--- TASK TO CARRY OUT ---
Find each line below where the word "RegDst" occurs, and copy it.

Recorded data

⁂

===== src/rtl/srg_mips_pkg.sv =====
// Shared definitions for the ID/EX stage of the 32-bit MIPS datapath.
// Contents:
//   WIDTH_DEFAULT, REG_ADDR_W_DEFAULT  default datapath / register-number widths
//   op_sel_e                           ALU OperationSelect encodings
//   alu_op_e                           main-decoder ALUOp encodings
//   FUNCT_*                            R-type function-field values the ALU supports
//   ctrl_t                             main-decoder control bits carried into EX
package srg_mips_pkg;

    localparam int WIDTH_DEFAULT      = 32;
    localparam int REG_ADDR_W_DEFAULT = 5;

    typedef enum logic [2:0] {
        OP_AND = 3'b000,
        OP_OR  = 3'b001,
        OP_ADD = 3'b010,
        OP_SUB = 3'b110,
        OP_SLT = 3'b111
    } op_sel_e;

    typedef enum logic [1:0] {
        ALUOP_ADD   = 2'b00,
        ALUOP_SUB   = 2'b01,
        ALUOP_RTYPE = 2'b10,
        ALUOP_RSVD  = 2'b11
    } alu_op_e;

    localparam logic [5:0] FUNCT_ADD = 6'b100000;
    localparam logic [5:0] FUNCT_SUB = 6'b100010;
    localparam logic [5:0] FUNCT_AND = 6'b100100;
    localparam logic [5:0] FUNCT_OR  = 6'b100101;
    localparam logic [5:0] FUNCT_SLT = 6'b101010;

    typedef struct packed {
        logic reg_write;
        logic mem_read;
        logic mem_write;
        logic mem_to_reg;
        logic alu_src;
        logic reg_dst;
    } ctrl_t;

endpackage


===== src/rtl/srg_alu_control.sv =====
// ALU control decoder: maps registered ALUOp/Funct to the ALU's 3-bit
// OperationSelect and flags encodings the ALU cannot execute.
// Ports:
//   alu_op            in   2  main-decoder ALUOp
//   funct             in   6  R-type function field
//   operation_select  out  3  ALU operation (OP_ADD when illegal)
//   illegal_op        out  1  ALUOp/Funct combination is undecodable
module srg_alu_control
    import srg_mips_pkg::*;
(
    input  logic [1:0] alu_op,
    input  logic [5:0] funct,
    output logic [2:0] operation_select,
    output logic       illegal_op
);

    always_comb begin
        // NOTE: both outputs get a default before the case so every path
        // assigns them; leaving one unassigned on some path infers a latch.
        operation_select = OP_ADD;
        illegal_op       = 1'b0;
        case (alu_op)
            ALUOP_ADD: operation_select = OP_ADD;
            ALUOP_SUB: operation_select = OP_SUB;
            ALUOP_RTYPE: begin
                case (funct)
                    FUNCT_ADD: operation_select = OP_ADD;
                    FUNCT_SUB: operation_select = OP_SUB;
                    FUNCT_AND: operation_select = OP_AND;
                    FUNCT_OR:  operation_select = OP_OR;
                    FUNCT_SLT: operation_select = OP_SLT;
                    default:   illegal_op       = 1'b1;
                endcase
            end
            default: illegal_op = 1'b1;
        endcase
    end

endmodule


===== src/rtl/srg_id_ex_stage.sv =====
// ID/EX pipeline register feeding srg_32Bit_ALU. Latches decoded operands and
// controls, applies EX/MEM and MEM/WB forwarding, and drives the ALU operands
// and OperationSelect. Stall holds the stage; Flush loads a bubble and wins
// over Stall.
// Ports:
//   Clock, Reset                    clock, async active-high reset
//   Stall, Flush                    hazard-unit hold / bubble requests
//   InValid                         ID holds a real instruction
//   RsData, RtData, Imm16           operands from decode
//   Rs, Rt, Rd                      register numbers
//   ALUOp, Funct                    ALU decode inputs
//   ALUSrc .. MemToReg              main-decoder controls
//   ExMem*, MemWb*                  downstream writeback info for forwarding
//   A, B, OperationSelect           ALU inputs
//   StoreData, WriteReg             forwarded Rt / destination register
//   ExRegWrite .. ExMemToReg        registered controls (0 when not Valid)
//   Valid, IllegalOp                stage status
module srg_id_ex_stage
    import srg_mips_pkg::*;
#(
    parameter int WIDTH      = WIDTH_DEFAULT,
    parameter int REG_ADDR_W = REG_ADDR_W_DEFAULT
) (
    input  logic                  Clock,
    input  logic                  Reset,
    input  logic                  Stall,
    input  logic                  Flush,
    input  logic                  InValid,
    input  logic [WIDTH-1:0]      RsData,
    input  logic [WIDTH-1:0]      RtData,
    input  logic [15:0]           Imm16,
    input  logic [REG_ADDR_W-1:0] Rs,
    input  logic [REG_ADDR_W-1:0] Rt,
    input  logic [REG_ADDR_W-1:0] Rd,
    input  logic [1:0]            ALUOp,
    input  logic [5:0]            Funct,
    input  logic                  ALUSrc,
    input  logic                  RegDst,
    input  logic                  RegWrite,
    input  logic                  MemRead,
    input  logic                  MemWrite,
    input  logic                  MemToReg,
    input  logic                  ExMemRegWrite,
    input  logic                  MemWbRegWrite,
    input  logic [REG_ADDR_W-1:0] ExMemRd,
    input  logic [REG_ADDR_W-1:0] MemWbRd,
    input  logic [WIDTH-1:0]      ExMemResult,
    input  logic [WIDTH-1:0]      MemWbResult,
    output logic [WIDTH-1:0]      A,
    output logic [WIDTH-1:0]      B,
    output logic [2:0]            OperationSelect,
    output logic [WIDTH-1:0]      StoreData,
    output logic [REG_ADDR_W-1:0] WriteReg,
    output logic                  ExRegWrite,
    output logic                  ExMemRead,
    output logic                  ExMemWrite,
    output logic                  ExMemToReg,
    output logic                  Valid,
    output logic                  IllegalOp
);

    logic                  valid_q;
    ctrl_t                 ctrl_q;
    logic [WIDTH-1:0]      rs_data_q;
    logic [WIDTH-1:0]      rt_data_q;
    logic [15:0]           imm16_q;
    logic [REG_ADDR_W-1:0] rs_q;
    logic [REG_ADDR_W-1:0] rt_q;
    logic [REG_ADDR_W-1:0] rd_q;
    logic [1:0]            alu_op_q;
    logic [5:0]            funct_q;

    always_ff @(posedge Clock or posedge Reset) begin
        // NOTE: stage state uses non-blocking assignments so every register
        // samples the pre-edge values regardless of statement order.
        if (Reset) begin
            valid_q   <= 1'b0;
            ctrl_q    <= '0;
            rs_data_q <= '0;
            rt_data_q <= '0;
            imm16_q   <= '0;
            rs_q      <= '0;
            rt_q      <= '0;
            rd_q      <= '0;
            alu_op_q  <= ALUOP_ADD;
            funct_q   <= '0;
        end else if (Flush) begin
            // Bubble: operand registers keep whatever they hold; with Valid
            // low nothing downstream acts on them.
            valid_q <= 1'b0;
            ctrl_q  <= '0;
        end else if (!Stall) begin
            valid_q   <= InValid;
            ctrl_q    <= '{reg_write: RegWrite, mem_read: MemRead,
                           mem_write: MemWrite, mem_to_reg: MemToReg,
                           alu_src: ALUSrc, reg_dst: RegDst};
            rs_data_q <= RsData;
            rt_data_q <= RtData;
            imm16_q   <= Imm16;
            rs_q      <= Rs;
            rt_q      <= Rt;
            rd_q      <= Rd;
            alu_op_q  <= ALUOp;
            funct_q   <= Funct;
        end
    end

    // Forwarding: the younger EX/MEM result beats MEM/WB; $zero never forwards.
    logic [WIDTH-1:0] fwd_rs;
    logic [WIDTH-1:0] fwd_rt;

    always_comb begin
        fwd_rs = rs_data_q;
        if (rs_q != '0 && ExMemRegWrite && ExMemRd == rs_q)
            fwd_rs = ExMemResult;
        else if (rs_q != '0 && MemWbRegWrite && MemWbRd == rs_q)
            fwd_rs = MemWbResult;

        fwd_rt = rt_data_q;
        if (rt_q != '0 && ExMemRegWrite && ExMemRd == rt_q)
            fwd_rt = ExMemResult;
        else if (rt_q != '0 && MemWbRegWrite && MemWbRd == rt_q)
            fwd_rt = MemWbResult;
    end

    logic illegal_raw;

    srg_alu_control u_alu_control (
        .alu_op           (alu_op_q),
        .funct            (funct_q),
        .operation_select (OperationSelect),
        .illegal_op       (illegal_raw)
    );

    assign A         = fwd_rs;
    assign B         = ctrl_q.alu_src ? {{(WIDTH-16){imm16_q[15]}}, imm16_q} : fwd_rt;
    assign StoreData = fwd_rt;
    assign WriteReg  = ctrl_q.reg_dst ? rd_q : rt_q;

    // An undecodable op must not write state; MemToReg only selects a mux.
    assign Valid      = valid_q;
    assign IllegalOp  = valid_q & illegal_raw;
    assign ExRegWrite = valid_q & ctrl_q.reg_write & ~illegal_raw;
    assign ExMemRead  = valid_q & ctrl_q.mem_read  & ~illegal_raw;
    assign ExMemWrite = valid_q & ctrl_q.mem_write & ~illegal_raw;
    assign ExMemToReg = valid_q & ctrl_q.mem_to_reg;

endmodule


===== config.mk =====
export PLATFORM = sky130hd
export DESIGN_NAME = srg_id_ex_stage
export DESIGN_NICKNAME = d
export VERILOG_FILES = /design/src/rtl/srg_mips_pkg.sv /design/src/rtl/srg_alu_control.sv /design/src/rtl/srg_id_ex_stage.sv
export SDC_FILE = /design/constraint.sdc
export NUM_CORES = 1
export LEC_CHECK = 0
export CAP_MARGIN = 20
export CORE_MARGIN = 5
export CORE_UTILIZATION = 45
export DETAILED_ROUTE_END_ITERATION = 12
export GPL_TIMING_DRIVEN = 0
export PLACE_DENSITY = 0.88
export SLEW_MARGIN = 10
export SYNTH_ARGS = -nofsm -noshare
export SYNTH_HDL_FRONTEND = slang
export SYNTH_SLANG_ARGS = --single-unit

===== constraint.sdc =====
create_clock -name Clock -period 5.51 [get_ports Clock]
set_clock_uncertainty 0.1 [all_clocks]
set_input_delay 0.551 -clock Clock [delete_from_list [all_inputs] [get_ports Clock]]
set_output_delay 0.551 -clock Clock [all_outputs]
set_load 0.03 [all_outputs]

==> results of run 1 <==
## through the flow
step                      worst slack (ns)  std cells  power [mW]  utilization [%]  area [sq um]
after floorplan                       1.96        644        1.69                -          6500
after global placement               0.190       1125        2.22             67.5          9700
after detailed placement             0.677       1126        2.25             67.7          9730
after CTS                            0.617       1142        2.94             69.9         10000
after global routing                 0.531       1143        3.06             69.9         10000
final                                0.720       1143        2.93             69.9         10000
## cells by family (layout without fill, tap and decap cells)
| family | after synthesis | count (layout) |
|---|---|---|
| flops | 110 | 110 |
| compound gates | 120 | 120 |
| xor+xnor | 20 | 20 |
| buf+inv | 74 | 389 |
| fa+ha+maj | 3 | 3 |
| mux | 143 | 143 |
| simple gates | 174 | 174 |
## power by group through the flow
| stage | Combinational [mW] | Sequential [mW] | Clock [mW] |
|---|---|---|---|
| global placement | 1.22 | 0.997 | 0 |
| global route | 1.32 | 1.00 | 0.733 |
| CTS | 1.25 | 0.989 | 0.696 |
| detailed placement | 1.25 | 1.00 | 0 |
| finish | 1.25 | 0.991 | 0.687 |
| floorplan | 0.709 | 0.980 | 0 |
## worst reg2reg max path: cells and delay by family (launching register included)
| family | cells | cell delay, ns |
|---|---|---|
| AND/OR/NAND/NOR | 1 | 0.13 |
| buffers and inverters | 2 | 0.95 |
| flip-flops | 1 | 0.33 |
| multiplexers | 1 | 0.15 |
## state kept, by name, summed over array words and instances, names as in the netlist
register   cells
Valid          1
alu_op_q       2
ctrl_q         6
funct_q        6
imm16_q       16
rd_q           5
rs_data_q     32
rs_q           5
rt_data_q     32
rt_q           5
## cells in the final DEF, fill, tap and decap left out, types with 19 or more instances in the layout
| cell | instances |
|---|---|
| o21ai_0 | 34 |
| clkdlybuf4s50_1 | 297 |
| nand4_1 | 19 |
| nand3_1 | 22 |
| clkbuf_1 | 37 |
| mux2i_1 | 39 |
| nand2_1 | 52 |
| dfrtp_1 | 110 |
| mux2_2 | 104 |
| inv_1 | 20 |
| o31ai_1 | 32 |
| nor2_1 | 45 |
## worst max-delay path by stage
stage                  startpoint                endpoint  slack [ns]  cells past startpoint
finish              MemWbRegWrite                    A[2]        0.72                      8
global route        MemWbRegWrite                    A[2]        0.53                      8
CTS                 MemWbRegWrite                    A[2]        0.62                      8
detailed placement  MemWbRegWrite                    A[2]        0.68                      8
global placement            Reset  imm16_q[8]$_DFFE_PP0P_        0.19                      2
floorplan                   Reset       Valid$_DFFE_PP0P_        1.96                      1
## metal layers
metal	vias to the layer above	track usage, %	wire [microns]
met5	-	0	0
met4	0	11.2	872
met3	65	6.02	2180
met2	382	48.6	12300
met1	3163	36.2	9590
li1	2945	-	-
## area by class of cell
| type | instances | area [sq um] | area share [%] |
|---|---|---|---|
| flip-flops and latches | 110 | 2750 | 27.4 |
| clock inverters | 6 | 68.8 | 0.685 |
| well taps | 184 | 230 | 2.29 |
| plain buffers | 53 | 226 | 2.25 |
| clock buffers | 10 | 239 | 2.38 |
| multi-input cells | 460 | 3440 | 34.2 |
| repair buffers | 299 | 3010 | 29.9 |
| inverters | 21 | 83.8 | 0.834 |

⁂

--- RESPONSE AREA ---
    input  logic                  RegDst,
                           alu_src: ALUSrc, reg_dst: RegDst};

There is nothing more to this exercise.